◆ ASSIGNED TASK ◆
The result should be every line of the listing that holds the word "automatic".
----- DATASET EXTRACT
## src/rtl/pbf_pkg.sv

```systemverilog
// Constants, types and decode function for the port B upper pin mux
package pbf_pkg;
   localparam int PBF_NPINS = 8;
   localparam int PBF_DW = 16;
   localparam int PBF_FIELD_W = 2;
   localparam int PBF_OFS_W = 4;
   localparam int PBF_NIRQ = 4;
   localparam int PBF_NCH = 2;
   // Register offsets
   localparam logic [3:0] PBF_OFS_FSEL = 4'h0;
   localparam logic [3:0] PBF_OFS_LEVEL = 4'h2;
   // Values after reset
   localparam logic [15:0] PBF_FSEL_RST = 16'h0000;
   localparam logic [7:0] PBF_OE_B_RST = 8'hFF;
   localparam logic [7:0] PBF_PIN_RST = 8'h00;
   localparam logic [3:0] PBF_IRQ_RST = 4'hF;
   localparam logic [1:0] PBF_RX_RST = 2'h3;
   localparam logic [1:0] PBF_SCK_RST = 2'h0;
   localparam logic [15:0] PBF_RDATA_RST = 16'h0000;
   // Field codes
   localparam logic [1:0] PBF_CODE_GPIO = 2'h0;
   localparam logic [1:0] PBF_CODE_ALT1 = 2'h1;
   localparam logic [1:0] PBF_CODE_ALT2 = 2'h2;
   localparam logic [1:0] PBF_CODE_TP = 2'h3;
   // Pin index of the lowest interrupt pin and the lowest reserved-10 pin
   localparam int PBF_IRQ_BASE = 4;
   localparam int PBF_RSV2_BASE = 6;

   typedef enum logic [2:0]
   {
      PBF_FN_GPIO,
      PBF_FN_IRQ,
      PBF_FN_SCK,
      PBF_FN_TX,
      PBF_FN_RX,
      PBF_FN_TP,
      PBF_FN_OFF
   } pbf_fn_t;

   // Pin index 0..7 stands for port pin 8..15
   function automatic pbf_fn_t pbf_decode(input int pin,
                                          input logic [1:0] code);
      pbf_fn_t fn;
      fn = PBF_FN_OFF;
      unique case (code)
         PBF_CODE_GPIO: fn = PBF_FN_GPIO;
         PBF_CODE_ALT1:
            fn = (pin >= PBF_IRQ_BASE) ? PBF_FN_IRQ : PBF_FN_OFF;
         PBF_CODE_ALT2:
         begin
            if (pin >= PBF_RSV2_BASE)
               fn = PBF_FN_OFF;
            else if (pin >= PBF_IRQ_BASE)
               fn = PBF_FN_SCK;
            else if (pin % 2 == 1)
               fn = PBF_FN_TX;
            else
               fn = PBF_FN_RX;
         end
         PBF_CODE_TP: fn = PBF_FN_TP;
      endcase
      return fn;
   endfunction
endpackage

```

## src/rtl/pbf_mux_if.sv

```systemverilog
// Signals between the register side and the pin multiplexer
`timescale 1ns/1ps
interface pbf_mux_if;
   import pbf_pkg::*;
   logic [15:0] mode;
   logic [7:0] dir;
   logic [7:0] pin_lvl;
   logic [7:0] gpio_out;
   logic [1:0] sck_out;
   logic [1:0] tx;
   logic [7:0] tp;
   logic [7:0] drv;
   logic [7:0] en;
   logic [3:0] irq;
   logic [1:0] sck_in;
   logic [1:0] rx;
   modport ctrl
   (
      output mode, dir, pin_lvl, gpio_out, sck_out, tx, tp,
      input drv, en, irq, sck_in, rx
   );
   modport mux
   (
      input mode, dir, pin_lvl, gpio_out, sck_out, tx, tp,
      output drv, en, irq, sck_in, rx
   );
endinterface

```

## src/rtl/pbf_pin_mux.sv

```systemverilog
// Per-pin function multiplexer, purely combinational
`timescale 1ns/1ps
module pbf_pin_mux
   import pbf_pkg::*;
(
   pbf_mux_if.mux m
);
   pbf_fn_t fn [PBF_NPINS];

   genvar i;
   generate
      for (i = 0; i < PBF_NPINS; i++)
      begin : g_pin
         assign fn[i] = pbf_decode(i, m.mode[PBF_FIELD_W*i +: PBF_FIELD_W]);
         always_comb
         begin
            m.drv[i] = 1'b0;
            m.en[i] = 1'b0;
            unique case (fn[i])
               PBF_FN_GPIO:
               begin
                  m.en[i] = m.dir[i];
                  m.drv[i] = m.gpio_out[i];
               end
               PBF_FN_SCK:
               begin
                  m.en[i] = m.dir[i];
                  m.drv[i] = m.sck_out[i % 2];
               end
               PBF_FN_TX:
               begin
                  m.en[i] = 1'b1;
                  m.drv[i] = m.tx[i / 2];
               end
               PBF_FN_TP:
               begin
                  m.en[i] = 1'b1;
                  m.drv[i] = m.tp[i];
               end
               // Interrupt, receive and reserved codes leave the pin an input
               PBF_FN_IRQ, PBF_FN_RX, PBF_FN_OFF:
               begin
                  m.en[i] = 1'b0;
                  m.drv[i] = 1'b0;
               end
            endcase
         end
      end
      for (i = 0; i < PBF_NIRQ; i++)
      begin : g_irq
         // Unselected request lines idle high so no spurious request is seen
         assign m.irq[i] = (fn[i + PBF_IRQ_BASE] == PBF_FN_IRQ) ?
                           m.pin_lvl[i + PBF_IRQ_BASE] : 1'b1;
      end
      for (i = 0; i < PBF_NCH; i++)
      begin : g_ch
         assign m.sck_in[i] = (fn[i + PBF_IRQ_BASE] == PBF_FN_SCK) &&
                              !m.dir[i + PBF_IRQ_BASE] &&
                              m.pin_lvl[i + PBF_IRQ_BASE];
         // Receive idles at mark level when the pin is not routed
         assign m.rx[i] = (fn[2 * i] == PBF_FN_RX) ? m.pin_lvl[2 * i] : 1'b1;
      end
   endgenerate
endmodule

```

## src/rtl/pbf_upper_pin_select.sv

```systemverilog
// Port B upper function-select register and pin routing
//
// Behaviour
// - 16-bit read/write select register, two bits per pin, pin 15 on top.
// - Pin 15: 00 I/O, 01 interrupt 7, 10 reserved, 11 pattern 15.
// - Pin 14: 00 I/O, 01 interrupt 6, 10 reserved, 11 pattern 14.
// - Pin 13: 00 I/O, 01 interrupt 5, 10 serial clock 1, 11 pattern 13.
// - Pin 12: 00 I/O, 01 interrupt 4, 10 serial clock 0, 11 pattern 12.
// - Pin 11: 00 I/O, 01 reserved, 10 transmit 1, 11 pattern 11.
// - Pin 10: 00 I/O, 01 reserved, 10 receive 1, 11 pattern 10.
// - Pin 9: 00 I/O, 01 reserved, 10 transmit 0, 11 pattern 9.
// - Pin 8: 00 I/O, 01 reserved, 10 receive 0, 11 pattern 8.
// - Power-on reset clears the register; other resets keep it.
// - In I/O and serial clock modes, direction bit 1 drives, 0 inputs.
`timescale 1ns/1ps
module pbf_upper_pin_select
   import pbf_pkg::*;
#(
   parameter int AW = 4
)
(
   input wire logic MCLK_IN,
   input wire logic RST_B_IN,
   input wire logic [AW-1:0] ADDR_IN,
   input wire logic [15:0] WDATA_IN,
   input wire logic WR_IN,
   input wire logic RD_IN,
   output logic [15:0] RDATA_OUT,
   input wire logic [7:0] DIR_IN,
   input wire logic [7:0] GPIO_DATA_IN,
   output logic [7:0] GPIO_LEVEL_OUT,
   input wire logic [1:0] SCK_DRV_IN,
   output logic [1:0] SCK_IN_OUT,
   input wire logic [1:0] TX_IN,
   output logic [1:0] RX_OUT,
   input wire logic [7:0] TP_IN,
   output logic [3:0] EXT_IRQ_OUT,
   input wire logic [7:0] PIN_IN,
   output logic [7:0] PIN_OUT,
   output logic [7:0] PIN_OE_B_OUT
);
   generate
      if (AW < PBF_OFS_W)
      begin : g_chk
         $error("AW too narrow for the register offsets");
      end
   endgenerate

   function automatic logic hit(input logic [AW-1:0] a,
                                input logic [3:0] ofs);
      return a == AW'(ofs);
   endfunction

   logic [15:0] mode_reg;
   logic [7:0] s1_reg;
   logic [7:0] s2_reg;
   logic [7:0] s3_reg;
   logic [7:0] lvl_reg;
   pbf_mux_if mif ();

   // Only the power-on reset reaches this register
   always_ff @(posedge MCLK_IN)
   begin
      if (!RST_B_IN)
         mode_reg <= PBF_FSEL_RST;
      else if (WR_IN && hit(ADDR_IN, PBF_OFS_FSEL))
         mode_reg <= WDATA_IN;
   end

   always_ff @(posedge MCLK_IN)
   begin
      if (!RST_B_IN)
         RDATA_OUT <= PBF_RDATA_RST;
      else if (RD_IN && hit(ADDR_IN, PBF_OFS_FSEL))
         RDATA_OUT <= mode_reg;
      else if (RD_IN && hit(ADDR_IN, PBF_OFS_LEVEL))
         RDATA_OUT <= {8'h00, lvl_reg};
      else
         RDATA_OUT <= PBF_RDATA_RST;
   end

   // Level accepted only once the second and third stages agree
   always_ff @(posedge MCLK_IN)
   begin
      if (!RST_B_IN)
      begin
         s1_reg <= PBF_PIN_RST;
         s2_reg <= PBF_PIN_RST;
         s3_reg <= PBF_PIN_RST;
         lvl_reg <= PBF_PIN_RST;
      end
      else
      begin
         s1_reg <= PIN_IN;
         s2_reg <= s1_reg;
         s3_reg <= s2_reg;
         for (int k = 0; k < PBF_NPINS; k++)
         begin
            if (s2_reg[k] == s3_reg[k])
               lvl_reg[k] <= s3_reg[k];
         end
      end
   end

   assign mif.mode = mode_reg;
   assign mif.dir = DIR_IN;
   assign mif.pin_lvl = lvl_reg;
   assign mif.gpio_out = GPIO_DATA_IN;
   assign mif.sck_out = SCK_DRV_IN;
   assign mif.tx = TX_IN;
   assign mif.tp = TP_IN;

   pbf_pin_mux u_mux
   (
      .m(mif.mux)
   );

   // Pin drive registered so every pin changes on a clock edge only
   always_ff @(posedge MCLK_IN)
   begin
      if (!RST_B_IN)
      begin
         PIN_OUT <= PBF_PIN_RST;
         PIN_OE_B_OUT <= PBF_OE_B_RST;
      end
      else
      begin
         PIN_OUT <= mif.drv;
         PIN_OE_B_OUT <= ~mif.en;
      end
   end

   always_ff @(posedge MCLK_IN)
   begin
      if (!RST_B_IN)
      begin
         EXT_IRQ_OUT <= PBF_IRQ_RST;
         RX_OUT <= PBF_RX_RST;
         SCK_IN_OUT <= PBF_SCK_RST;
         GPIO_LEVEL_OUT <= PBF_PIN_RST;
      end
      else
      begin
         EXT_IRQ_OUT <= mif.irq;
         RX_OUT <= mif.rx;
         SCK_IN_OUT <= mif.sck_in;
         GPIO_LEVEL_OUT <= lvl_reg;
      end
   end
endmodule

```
----------
----- DATASET EXTRACT
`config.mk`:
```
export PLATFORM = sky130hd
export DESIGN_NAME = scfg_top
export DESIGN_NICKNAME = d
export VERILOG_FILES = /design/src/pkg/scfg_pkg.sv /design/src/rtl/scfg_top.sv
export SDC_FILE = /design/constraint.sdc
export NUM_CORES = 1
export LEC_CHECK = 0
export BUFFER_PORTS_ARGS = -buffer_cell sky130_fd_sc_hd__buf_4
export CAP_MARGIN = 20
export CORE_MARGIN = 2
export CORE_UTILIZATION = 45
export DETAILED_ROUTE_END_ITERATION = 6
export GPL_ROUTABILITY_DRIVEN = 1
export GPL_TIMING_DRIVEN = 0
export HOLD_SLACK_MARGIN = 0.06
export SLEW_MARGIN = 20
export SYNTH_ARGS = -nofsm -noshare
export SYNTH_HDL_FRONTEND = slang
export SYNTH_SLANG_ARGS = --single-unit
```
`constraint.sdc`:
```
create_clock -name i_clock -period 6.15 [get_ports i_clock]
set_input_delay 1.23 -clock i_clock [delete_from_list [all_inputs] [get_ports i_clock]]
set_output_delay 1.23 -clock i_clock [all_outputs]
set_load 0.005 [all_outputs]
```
----------
◆ OUTPUT BELOW ◆
   function automatic pbf_fn_t pbf_decode(input int pin,
   function automatic logic hit(input logic [AW-1:0] a,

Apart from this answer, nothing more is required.